On Boxing Day, I was getting a little stir-crazy at my in-laws house in Mount Vernon New York, where we are spending most of Christmas Break. After a few frenzied days of presents, trips into New York City, and late night game-playing sessions, everyone was in the mood to crash, read books, and maybe watch some TV.
I was in the mood to play radio, hadn’t brought along any radio equipment. However, it occurred to me that I knew of at least one station within a short drive: the mothership, the radio station of the American Radio Relay League itself, W1AW. I did a quick check on google maps showed it less than 90 minutes away.
I gave ARRL a quick call to make sure that some staff would be there and then pointed the car at Connecticut. I drove though light flurries on the way up — the sort that did not even require windshield wipers, but also the sort that would shut down the government for a week if they were to occur in the DC area, where I usually live. The trip to Newington, CT was uneventful, and as I drove down Main Street, I stopped checking street address numbers when I started to see antenna towers through the tree branches. These are monstrously tall towers like you might find in the middle of the plains states or West Virginia, but more the sort you’d expect in the suburbs. What is remarkable is that each of the towers is chocked full of antennas, some of them really not very high above the lawn.
The W1AW station itself faces Main Street, and the picture was taken almost from the road. Behind the station, there is a parking lot, and behind that is the ARRL administrative office. I parked and headed into the office building, the front portion of which is a large reception area. One side is a display area for ARRL publications, tee-shirts, etc., but there is also a front desk. I signed into the log book at the front desk and was told that if I wanted, I could join a tour and/or operate W1AW.
The day after Christmas, many of the staff took the day off, so it was quiet at HQ, but a volunteer, Jim, took me around to see the place. We started in some offices related to member activities including the outgoing QSL bureau, VEC, and EMCOMM support. We peeked in at various offices related to creating the ARRL publications like QST and QEX: the editorium, the graphics department, and the labs in which product review testing takes place. The product testing room is essentially fully shielded and has a solid wall of test gear. Across from it, there is a more conventional lab with work benches, soldering irons, and typical test gear piled high. Walking through the halls, there were several display cases with all sorts of antique radio and electronic gear, documents related to technical and political milestones in radio, and some of the original Wouff Hong artifacts.
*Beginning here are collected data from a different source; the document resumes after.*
===== src/rtl/scan_bist_ctrl.sv =====
// Scan-based logic-BIST controller: LFSR-driven scan loads and primary inputs,
// MISR compaction of scan-out and primary outputs, golden-signature compare.
module scan_bist_ctrl #(
  parameter int          CHAIN_LEN    = 3,
  parameter int          PI_W         = 4,
  parameter int          PO_W         = 1,
  parameter int          NUM_PATTERNS = 16,
  parameter logic [15:0] SEED         = 16'hACE1,
  parameter logic [15:0] GOLDEN_SIG   = 16'h0000
) (
  input  logic            CK,
  input  logic            RST,
  input  logic            start,
  output logic            SE,
  output logic            SI,
  input  logic            SO,
  output logic [PI_W-1:0] PI,
  input  logic [PO_W-1:0] PO,
  output logic            busy,
  output logic            done,
  output logic            pass,
  output logic [15:0]     signature,
  output logic [1:0]      dbg_state
);

  // Handshake: start is a level request honoured only in IDLE or DONE; there is
  // no ready/backpressure, the core takes one shift or capture every cycle.

  localparam int CNT_W = (CHAIN_LEN > 1) ? $clog2(CHAIN_LEN) : 1;
  localparam logic [CNT_W-1:0] LAST_SHIFT = CNT_W'(CHAIN_LEN - 1);
  localparam logic [15:0]      NUM_PAT    = 16'(NUM_PATTERNS);

  typedef enum logic [1:0] {
    S_IDLE    = 2'd0,
    S_SHIFT   = 2'd1,
    S_CAPTURE = 2'd2,
    S_DONE    = 2'd3
  } state_t;

  state_t           state;
  logic [15:0]      lfsr;
  logic [15:0]      misr;
  logic [CNT_W-1:0] shift_cnt;
  logic [15:0]      pat_cnt;

  logic [15:0] lfsr_n;
  logic [15:0] misr_so;
  logic [15:0] misr_po;

  // Polynomial x^16+x^14+x^13+x^11+1, shared by the LFSR and the MISR.
  function automatic logic fb_of(input logic [15:0] v);
    return v[15] ^ v[13] ^ v[12] ^ v[10];
  endfunction

  assign lfsr_n  = {lfsr[14:0], fb_of(lfsr)};
  assign misr_so = {misr[14:0], fb_of(misr)} ^ {15'b0, SO};
  assign misr_po = {misr[14:0], fb_of(misr)} ^ 16'(PO);

  always_ff @(posedge CK or posedge RST) begin
    if (RST) begin
      state     <= S_IDLE;
      lfsr      <= SEED;
      misr      <= '0;
      shift_cnt <= '0;
      pat_cnt   <= '0;
      SE        <= 1'b0;
      SI        <= 1'b0;
      PI        <= '0;
      busy      <= 1'b0;
      done      <= 1'b0;
    end else begin
      case (state)
        S_IDLE, S_DONE: begin
          if (start) begin
            state     <= S_SHIFT;
            lfsr      <= SEED;
            misr      <= '0;
            shift_cnt <= '0;
            pat_cnt   <= '0;
            busy      <= 1'b1;
            done      <= 1'b0;
            SE        <= 1'b1;
            SI        <= SEED[0];
          end
        end

        S_SHIFT: begin
          lfsr <= lfsr_n;
          // The first load unloads unknown reset contents, so it is not compacted.
          if (pat_cnt != '0) begin
            misr <= misr_so;
          end
          if (shift_cnt == LAST_SHIFT) begin
            shift_cnt <= '0;
            SE        <= 1'b0;
            SI        <= 1'b0;
            if (pat_cnt == NUM_PAT) begin
              state <= S_DONE;
              busy  <= 1'b0;
              done  <= 1'b1;
            end else begin
              state <= S_CAPTURE;
              PI    <= lfsr_n[PI_W-1:0];
            end
          end else begin
            shift_cnt <= shift_cnt + CNT_W'(1);
            SI        <= lfsr_n[0];
          end
        end

        S_CAPTURE: begin
          lfsr      <= lfsr_n;
          misr      <= misr_po;
          pat_cnt   <= pat_cnt + 16'd1;
          shift_cnt <= '0;
          state     <= S_SHIFT;
          SE        <= 1'b1;
          SI        <= lfsr_n[0];
        end

        default: begin
          state <= S_IDLE;
          busy  <= 1'b0;
          SE    <= 1'b0;
        end
      endcase
    end
  end

  assign signature = misr;
  assign pass      = done && (misr == GOLDEN_SIG);
  assign dbg_state = state;

endmodule


===== config.mk =====
export PLATFORM = sky130hd
export DESIGN_NAME = scan_bist_ctrl
export DESIGN_NICKNAME = d
export VERILOG_FILES = /design/src/rtl/scan_bist_ctrl.sv
export SDC_FILE = /design/constraint.sdc
export NUM_CORES = 1
export LEC_CHECK = 0
export CAP_MARGIN = 40
export CORE_ASPECT_RATIO = 1.25
export CORE_MARGIN = 2
export CORE_UTILIZATION = 53
export DETAILED_ROUTE_END_ITERATION = 6
export PLACE_DENSITY = 0.86
export SYNTH_ARGS = -nofsm -noshare
export SYNTH_HDL_FRONTEND = slang
export SYNTH_SLANG_ARGS = --single-unit
export TNS_END_PERCENT = 100

===== constraint.sdc =====
create_clock -name CK -period 2.05 [get_ports CK]
set_input_delay 0.41 -clock CK [delete_from_list [all_inputs] [get_ports CK]]
set_output_delay 0.41 -clock CK [all_outputs]
set_load 0.01 [all_outputs]

# --- After elaboration in Yosys (flattened, before gate mapping) ---
# Cells that the tools add are included.
# Widths: inputs -> output; s select.
totals:
  elab_cells: 68
  reg_bits: 60
  inputBits: 5
op_classes:
  muxes: 25
  n_eq_ne: 9
  n_bitwise: 9
  addsub: 2
  n_reduce_logical: 13
op_table:
  columns: ["operator", "count"]
  rows:
  - ["$pmux 16 s2", 2]
  - ["$mux 16", 3]
  - ["$pmux 16 s3", 1]
  - ["$xor 16x1->16", 2]
  - ["$add 16x1->16 const B", 1]
  - ["$eq 16x5->1 const B", 1]
  - ["$logic_not 16->1", 1]
  - ["$reduce_bool 16->1", 1]
  - ["$pmux 2 s3", 2]
  - ["$mux 1", 9]
  - ["$mux 2", 4]
  - ["$ne 2x2->1 const B", 4]
  - ["$eq 2x2->1 const B", 3]
  - ["$pmux 1 s3", 2]
  - ["$reduce_and 2->1", 3]
  - ["$xor 1x1->1", 6]
  - ["$pmux 1 s2", 2]
  - ["$reduce_and 4->1", 1]
  - ["$reduce_bool 2->1", 2]
  - ["$reduce_or 2->1", 2]
  - ["$reduce_and 3->1", 1]
  - ["$add 2x1->2 const B", 1]
  - ["$eq 2x1->1 const B", 1]
  - ["$logic_not 2->1", 1]
  - ["other kinds (2)", 2]

# --- Longest topological paths before layout ---
logic_depth:
  depth_word: 6
  depth_mapped: 8
  ltp_nobuf: 6

# --- Worst setup path after synthesis ---
# Ideal clock, no wire load.
synth_timing:
  kind: "register -> register"
  start: "register state[0], in the netlist dbg_state[0]"
  end: "register pat_cnt[15]"
  setup_slack_ns: 0.160
  path_buffers: 1
  setup_ns: 0.078
  t_arrival_ns: 1.812
  required_time_ns: 1.972
  stages_incl_launch_ff: 8
  cell_sequence: "dfrtp_1 > inv_1 > ha_1 > buf_4 > mux2_4 > nand2_2 > or4_1 > a21oi_1"
synth_between:
  elab_chain_cells: 4
  elab_cells_between_ends: 8
  classes_between: "eq/ne: 3; mux: 1; reduce/logical: 4"
synth_lines:
  columns: ["element", "line", "rtl"]
  rows:
  - ["start, declared", "40", "state_t state;"]
  - ["start signal, assigned", "61", "state <= S_IDLE;"]
  - ["start signal, assigned", "75", "state <= S_SHIFT;"]
  - ["start signal, assigned", "98", "state <= S_DONE;"]
  - ["$eq 2x2->1 / $logic_not 2->1 (equally long branches)", "72", "case (state)"]
  - ["$reduce_or 2->1", "72", null]
  - ["$ne 2x2->1 (no line) / $reduce_bool 2->1 (equally long branches)", null, null]
  - ["$reduce_and 2->1 (no line)", null, null]
  - ["end signal, assigned", "114", "pat_cnt <= pat_cnt + 16'd1;"]
  - ["end, declared", "44", "logic [15:0] pat_cnt;"]
# Several ways; a longest one is shown, not always the timed one.
# A chain may end at the register's enable or synchronous reset.

# --- Final worst setup path ---
# Same ends and word-level chain as after synthesis.

==> results.yml <==
logic_synthesis:
  synthArstFlopShare_pct: 100
  synth_cell_types: 40
  synth_top_cell_by_area: "dfrtp_1"
  synth_edf_count: 0
  synth_warnings: 0
  syn_area_um2: 2750
  yosysTopAreaCellShare_pct: 47.3
  ys_top_cells_by_area: "dfrtp_1, dfstp_2, a22o_1, nor2_1, a21oi_1"
  avgSynthCellArea_um2: 10.5
  ys.flop_type: "dfrtp_1"
  synth.ff_latch_count: 60
  synth_seq_area_share_pct: 55.0
  synth_cells: 262
  syn_nets: 271
timing:
  relSlewSlack_pct: 64.8
  timing.fmax_mhz: 526
  setup_viol: 0
  maxSlewViolCount: 0
  hold_viol_final: 0
  fin_crit_sh_pct: 92.8
  rsz0062_at_grt: "false"
  holdWs_ns: 0.445
  worst_pin_slew_ns: 0.528
  fin_crit_ns: 1.90
  clock-skew-final_ns: 0.00734
  fin_ws_ns: 0.149
die:
  die_y_um: 84.5
  initial_utilization_pct: 54.5
  coreArea_um2: 5040
  dieArea_um2: 5780
  rows: 29
  io_pins: 32
  fp.dieW_um: 68.4
power:
  switching_share_pct: 35.1
  p_sw_mw: 1.94
  peakVddDrop_mv: 1.00
  power_density_nw_per_um2: 1580
  finalPower_mw: 5.52
  p_int_mw: 3.58
  pwr-share-comb_pct: 42.6
  seqPwrFrac_pct: 35.6
  pwr-share-clk_pct: 21.8
  power_leakage_nw: 1.56
route:
  post_drt_wl_per_cell_um: 16.1
  drt-pass1-iter-count: 4
  avgViaCountPerCell: 5.85
  ant_nets: 0
  vias: 2201
  routed_wl_mm: 6.04
  drc: 0
  drtIter0Drc: 197
clock_network:
  clockBufferDepth: 2
  htreeDepth: 3
  cts_made_buffers: 9
  root_buffer: "clkbuf_8"
  clock_latency_ns: 0.34
  cts.sinks: 60
  cts_tree: "built"
  clk_pin_slew_ns: 0.07
placed_design:
  pre_cts_slack_ns: -0.0566
  hpwlAfterDp_mm: 4.12
  place.gp.congestion: 0.837
  port_buffers: 31
setup_path:
  cp-start-kind: "flop"
  path_class: "reg -> reg"
  path_cells: "inv_1 -> ha_2 -> mux2_4 -> nand2_2 -> or4_1 -> a21oi_1"
  r2r-start: "dbg_state[0]$_DFFE_PP0P_"
  crit_start: "dbg_state[0]$_DFFE_PP0P_"
  path_max_fanout: 8
  worst_setup_path_end_kind: "flop"
  r2r_setup_slack_ns: 0.15
  ff2ff_path_depth: 6
  reg2reg_to: "pat_cnt[15]$_DFFE_PP0P_"
  crit_required_ns: 2.31
  slowest_stage: "or4_1"
  arrival_ns: 2.17
  max_stage_delay_ns: 0.47
run:
  drv_cap: 0
worst_hold_path:
  hold_path_class: "in -> async"
global_route:
  grt-ovfl-total: 0
  grt_max_degree: 61
  grtUsageTotal_pct: 23.6
  grt_pass1_wl_mm: 10.2
  grt_pass1_vias: 2146
  antenna_found_initial: 0
finish:
  diodes: 0
  drive_gt1_share_pct: 19.7
  layout.nets: 318
  syn_to_final_growth_pct: 26.7
status:
  status: "complete, no violations"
After touring the admin building, we walked across the parking lot and spent some time in W1AW itself. In the foyer area, there is a rotary spark gap generator (not connected to an antenna), and the Old Man’s desk, with vintage gear. There are three modern operating rooms, each with two positions. In the first room, boom-mounted Heil mikes are attached to top-end contesting rigs — $15k+ radios with more knobs, buttons and glowy bits that I knew what to do with. The middle room was also set up for voice operation and perhaps digital, and the room nearest the front of the building had more middle range rigs and was set up for CW. There is also a computer console in the center of the station that controls the automated transmissions. Behind it, there is a wall of rack-mounted equipment including the patch bays that allow RF to be routed from any operation position to any antenna.
When I got back that evening, I took a moment to renew my license. I just took a look at QRZ, and it appears that the renewal has already been processed by the FCC. Looks like I won’t have to think about this again until 2024.